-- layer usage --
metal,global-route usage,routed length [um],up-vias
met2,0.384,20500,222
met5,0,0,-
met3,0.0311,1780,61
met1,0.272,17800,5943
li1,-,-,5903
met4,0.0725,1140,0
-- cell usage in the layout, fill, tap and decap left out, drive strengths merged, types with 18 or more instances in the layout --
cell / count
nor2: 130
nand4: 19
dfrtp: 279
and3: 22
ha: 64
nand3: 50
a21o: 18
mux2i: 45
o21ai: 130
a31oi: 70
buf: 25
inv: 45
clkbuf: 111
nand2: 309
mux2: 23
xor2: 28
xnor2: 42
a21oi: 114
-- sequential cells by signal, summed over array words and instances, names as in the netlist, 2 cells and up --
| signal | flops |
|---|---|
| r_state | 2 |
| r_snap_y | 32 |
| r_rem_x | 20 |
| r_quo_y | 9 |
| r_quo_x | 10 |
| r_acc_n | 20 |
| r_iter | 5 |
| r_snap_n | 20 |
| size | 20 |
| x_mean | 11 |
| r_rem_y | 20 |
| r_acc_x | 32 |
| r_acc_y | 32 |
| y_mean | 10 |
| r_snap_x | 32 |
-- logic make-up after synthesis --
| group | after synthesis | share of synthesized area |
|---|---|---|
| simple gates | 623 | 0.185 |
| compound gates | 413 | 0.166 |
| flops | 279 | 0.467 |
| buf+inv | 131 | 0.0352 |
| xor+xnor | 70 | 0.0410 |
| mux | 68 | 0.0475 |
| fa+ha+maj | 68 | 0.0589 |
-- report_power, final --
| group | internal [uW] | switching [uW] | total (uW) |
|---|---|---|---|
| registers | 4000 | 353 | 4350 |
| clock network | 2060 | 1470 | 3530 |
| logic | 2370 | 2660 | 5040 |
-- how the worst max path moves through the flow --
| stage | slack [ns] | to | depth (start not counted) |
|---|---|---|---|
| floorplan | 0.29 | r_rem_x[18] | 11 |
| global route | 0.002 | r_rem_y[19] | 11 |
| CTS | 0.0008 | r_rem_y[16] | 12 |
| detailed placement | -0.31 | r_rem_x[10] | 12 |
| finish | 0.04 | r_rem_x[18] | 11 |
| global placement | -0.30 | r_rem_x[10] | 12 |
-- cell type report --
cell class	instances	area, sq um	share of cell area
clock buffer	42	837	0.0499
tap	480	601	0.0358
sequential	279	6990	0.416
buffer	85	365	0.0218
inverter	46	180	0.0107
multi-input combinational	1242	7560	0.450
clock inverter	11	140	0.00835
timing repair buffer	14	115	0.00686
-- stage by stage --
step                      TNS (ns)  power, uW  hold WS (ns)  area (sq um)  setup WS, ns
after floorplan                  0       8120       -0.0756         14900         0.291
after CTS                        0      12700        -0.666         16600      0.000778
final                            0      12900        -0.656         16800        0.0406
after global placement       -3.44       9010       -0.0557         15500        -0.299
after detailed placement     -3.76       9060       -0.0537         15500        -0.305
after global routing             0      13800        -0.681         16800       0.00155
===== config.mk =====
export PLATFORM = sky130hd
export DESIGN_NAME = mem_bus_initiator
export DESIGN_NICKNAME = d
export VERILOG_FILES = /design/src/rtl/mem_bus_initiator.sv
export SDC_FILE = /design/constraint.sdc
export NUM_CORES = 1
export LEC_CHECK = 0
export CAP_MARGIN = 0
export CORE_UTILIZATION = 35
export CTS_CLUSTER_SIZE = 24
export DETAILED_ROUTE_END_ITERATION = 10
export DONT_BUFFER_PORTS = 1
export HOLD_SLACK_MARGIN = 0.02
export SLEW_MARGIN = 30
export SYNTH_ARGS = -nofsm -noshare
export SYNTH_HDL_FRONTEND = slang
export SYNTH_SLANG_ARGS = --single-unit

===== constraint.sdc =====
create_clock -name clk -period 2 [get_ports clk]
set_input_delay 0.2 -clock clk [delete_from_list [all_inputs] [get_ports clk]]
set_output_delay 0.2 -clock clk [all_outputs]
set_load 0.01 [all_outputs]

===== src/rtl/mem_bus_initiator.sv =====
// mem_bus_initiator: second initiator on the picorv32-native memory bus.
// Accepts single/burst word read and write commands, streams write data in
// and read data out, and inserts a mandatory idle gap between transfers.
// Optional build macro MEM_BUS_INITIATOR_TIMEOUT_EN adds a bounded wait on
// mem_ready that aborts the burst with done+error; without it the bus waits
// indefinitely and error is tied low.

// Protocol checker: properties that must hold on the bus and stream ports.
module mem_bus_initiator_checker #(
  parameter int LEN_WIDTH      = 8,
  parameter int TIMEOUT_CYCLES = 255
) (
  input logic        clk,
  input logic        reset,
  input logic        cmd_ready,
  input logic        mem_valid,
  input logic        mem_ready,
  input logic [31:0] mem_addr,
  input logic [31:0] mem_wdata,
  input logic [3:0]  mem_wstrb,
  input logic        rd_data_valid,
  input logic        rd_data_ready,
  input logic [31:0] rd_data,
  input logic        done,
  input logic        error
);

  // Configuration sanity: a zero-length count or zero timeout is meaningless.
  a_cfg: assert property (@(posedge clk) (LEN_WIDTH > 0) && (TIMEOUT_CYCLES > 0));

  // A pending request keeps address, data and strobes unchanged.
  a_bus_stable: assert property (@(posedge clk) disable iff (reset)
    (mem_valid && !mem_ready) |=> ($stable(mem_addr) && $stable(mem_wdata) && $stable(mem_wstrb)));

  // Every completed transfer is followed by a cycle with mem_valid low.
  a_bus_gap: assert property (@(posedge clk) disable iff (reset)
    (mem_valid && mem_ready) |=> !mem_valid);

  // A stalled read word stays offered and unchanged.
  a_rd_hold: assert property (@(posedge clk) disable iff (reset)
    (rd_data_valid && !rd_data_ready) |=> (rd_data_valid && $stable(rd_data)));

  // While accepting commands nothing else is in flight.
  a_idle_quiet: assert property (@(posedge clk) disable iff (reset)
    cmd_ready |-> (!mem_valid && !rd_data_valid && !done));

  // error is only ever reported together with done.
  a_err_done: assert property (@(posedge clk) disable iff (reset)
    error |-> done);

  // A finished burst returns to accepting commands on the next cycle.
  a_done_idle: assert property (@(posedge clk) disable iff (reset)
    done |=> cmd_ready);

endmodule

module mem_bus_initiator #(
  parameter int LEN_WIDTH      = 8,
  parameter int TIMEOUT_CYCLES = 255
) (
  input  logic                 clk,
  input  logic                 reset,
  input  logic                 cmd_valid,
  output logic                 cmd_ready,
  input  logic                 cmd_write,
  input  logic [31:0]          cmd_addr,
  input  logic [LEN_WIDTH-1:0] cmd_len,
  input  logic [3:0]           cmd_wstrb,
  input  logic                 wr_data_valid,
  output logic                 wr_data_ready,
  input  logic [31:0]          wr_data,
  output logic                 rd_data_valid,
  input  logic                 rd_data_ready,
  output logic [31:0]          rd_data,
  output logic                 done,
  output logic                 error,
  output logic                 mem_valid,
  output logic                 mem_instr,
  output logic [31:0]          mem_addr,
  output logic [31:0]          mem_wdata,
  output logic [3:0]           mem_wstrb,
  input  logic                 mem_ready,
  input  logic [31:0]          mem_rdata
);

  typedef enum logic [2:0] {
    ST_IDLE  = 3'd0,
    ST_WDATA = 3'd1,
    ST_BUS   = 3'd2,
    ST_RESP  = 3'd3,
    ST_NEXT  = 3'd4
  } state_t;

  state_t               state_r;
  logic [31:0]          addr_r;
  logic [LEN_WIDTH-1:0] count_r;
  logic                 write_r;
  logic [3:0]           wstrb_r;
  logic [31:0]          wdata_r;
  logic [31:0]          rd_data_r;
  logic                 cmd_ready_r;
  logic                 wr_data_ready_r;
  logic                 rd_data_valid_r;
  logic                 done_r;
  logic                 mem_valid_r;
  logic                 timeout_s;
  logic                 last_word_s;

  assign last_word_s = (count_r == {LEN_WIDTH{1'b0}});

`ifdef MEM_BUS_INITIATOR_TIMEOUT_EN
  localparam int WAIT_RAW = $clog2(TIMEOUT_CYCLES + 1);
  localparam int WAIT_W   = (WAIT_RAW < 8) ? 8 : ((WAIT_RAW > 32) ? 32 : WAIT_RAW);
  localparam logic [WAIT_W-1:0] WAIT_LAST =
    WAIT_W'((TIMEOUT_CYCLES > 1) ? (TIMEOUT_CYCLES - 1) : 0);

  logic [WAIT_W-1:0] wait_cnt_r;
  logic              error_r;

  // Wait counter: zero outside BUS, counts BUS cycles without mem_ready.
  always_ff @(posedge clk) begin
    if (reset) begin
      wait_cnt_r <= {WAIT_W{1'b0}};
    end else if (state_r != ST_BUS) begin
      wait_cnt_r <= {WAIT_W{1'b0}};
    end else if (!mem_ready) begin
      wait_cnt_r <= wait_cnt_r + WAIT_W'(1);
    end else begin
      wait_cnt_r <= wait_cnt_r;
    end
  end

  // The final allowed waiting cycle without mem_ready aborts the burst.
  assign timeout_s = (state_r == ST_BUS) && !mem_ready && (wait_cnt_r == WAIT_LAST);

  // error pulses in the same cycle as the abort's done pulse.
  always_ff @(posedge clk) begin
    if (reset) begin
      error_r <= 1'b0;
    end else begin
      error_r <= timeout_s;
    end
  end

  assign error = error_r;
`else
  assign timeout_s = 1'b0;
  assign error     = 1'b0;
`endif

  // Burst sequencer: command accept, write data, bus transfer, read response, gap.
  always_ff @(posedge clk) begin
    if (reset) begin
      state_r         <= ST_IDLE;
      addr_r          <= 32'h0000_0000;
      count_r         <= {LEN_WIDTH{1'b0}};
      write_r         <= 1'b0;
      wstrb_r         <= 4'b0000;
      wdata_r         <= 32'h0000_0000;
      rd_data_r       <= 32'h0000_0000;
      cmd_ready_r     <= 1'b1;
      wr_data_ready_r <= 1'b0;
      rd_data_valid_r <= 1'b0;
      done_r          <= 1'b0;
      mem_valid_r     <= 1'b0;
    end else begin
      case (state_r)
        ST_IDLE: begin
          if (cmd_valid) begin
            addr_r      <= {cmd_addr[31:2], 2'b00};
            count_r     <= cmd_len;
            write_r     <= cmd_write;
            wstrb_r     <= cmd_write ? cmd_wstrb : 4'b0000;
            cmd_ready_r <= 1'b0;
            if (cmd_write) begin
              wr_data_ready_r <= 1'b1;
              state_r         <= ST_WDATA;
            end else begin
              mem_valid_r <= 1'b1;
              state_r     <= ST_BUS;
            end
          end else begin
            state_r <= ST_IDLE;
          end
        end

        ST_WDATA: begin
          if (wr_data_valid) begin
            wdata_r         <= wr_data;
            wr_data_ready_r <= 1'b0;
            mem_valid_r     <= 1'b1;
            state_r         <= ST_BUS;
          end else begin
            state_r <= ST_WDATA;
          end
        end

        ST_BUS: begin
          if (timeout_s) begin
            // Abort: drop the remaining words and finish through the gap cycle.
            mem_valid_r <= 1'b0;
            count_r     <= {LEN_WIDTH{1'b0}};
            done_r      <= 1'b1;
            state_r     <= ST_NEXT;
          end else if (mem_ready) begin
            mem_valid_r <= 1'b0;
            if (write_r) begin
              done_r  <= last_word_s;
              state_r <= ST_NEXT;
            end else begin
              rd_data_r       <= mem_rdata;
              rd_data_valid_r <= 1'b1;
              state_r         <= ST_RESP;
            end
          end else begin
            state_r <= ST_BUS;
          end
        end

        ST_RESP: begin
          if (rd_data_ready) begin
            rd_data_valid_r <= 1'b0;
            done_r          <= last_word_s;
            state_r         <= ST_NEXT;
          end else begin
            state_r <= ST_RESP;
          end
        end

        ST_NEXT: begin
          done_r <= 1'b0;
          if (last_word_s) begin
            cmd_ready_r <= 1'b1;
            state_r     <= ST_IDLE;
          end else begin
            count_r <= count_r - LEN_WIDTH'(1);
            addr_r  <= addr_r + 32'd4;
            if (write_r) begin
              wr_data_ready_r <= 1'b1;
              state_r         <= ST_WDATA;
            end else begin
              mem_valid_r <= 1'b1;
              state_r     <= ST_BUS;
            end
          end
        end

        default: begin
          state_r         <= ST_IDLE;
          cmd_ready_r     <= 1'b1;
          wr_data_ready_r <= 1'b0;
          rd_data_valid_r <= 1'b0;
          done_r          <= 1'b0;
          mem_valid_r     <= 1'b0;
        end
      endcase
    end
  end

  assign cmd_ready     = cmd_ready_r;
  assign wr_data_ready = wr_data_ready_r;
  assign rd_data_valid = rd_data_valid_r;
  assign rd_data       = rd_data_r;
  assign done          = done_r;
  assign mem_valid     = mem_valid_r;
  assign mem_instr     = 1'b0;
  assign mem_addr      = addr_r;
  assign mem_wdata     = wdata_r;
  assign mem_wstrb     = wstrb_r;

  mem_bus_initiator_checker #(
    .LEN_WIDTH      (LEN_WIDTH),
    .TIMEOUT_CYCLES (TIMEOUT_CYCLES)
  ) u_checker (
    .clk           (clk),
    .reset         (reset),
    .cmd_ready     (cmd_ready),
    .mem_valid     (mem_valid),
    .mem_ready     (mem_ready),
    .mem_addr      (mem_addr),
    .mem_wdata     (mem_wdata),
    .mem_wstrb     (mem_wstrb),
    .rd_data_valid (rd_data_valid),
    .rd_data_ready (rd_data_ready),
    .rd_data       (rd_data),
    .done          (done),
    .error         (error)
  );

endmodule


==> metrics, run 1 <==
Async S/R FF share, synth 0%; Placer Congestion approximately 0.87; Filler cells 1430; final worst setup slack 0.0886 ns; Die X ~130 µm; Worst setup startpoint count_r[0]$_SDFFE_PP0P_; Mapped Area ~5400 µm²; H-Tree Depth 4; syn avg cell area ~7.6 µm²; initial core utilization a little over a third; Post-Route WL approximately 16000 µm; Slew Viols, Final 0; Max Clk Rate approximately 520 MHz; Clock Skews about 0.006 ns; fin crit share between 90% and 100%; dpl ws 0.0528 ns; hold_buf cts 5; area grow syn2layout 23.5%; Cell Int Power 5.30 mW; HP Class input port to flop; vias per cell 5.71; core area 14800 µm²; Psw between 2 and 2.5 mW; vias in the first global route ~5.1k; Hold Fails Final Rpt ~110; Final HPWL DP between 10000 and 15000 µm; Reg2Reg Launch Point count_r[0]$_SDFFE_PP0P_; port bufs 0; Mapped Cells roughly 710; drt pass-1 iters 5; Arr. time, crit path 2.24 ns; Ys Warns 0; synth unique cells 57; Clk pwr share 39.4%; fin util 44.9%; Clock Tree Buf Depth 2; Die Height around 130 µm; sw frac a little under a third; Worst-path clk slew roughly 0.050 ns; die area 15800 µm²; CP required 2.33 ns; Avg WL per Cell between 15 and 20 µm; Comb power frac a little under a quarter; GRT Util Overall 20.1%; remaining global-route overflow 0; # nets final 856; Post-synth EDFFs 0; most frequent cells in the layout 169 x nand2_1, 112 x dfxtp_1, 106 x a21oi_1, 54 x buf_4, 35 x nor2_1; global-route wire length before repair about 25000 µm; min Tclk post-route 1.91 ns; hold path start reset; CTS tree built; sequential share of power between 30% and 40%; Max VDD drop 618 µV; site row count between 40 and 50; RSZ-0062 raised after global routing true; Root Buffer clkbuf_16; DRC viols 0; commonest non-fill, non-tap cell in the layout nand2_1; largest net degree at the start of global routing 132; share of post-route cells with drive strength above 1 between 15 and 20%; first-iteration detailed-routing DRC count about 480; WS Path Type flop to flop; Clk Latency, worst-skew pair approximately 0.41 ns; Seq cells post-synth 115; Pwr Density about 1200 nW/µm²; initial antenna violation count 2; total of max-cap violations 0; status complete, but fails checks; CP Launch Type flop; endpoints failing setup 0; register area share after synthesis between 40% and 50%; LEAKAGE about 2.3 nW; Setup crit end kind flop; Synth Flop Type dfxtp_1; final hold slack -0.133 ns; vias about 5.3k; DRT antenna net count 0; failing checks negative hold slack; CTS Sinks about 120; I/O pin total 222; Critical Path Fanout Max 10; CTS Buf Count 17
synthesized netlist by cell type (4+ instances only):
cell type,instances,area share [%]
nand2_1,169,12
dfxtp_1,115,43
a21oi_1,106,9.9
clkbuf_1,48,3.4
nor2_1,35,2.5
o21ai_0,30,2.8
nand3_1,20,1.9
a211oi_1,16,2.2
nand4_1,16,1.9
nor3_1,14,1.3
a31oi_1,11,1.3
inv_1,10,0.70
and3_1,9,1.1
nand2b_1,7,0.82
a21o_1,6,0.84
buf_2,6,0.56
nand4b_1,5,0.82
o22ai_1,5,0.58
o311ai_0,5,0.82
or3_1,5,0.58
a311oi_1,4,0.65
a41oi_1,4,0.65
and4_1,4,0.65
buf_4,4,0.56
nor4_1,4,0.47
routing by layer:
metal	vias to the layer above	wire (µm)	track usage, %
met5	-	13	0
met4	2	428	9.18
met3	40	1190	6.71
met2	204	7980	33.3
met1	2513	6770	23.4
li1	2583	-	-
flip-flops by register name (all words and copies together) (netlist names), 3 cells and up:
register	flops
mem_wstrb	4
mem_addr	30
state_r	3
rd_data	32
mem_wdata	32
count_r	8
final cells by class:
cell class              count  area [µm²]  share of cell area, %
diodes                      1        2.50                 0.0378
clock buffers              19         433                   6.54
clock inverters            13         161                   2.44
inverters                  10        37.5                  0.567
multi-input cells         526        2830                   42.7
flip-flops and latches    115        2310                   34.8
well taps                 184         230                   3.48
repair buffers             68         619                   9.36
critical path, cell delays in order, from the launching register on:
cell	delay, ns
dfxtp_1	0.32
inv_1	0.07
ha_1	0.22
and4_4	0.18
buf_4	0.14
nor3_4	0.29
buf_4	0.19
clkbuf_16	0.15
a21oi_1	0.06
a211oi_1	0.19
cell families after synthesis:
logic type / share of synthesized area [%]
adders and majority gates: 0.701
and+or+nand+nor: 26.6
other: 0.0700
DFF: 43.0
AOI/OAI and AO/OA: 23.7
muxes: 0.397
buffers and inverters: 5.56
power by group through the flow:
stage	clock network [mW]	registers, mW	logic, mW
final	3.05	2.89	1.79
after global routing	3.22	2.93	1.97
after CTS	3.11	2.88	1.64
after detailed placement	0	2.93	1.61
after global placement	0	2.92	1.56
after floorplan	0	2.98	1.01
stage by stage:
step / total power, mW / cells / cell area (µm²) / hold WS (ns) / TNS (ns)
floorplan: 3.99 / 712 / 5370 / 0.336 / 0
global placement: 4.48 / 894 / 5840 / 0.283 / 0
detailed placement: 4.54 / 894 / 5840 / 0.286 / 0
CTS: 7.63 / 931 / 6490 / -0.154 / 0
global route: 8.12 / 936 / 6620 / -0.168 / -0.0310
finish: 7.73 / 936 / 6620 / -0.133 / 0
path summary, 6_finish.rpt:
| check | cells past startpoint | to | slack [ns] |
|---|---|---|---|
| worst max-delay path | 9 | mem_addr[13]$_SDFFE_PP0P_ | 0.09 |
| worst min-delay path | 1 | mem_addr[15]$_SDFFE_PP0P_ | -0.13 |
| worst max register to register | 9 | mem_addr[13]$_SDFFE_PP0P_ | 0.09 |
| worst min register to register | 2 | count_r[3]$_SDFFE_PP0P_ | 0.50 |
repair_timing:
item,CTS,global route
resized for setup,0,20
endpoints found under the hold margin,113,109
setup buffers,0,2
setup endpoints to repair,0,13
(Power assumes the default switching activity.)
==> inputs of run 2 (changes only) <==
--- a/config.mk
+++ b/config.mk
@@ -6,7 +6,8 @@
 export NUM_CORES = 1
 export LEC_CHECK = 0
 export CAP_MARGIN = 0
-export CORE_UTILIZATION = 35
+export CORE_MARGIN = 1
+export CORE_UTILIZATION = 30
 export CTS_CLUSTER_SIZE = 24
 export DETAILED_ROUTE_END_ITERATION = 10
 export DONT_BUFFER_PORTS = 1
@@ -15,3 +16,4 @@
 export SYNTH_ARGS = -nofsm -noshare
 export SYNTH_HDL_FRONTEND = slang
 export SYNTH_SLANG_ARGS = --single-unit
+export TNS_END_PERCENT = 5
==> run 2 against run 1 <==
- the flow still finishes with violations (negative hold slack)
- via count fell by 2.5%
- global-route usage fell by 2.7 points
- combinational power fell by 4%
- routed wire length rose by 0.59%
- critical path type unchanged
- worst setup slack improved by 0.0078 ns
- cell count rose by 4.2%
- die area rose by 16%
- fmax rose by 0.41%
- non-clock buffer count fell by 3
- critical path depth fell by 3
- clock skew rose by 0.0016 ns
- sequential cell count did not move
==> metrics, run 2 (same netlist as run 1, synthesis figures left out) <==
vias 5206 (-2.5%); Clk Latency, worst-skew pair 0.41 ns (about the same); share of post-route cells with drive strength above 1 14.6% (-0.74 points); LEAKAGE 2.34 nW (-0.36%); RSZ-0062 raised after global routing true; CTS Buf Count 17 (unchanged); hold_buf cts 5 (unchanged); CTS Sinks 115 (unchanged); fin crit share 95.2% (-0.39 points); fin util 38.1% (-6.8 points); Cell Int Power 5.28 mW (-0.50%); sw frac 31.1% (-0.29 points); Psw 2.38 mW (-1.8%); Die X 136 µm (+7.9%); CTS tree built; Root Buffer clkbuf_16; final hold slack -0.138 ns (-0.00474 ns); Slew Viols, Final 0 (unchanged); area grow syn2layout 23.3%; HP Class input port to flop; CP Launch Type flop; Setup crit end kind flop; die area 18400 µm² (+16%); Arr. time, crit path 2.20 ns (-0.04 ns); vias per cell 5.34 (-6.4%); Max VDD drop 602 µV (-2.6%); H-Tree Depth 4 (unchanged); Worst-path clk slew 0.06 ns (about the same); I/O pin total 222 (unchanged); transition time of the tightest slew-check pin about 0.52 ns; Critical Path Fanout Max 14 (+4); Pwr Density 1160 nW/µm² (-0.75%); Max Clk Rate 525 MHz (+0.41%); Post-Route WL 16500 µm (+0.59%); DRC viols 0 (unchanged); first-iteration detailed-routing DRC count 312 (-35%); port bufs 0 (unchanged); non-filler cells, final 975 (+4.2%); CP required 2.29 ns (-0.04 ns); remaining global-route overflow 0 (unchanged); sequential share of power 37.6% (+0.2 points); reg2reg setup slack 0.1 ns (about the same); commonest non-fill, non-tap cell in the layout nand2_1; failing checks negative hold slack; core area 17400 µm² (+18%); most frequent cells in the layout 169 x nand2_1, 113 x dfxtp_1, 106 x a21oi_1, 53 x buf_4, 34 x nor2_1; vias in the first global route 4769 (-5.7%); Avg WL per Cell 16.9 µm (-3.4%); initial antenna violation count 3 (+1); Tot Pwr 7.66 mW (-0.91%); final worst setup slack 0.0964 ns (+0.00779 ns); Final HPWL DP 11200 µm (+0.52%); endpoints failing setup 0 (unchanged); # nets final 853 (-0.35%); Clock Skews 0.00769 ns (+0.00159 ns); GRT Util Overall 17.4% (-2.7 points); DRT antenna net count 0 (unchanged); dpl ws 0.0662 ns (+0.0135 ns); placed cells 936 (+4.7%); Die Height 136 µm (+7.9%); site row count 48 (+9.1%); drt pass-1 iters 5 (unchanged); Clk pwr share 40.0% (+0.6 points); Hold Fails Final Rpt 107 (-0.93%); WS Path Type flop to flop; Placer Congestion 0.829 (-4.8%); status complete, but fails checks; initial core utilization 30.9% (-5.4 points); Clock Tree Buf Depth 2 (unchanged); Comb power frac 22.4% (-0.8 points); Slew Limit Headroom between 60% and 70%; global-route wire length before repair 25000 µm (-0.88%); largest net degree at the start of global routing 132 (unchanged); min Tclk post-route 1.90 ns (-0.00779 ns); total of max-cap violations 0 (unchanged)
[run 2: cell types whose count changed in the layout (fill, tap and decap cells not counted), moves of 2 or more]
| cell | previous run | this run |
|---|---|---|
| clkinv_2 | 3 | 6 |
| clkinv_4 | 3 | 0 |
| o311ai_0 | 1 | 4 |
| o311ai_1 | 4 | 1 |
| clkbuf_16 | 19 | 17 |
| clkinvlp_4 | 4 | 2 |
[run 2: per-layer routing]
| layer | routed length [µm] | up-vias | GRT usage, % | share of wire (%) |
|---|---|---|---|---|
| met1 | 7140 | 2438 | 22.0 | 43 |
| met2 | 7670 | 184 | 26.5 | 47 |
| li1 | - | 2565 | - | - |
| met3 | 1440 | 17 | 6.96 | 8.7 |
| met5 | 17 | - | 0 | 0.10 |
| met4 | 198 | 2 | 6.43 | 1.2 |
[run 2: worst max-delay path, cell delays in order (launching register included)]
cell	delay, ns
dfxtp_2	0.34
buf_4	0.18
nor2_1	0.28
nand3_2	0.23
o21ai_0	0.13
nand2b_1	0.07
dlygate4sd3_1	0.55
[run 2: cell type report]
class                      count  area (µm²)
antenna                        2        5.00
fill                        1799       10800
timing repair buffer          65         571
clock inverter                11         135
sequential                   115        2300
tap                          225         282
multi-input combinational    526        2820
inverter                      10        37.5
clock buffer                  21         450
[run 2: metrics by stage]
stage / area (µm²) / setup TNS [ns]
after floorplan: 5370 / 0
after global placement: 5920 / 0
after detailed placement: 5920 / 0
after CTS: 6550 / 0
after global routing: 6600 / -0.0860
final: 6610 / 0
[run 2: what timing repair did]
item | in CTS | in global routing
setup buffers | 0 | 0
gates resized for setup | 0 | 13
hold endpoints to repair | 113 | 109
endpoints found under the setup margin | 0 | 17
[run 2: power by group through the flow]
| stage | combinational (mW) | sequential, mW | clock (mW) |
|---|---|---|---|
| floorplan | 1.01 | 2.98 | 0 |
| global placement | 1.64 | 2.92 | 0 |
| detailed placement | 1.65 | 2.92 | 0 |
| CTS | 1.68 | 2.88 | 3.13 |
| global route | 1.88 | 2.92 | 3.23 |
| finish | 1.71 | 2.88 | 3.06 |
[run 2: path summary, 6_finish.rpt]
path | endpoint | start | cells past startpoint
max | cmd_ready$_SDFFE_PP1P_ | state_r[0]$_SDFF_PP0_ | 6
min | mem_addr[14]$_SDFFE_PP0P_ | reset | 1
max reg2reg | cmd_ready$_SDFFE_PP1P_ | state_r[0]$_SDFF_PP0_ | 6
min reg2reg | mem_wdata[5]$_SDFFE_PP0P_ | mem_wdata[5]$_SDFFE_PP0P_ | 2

▶ [What the task asks]: Gather up the lines containing the word "signal" from these records and copy them.

▶ [Your response]:
-- sequential cells by signal, summed over array words and instances, names as in the netlist, 2 cells and up --
| signal | flops |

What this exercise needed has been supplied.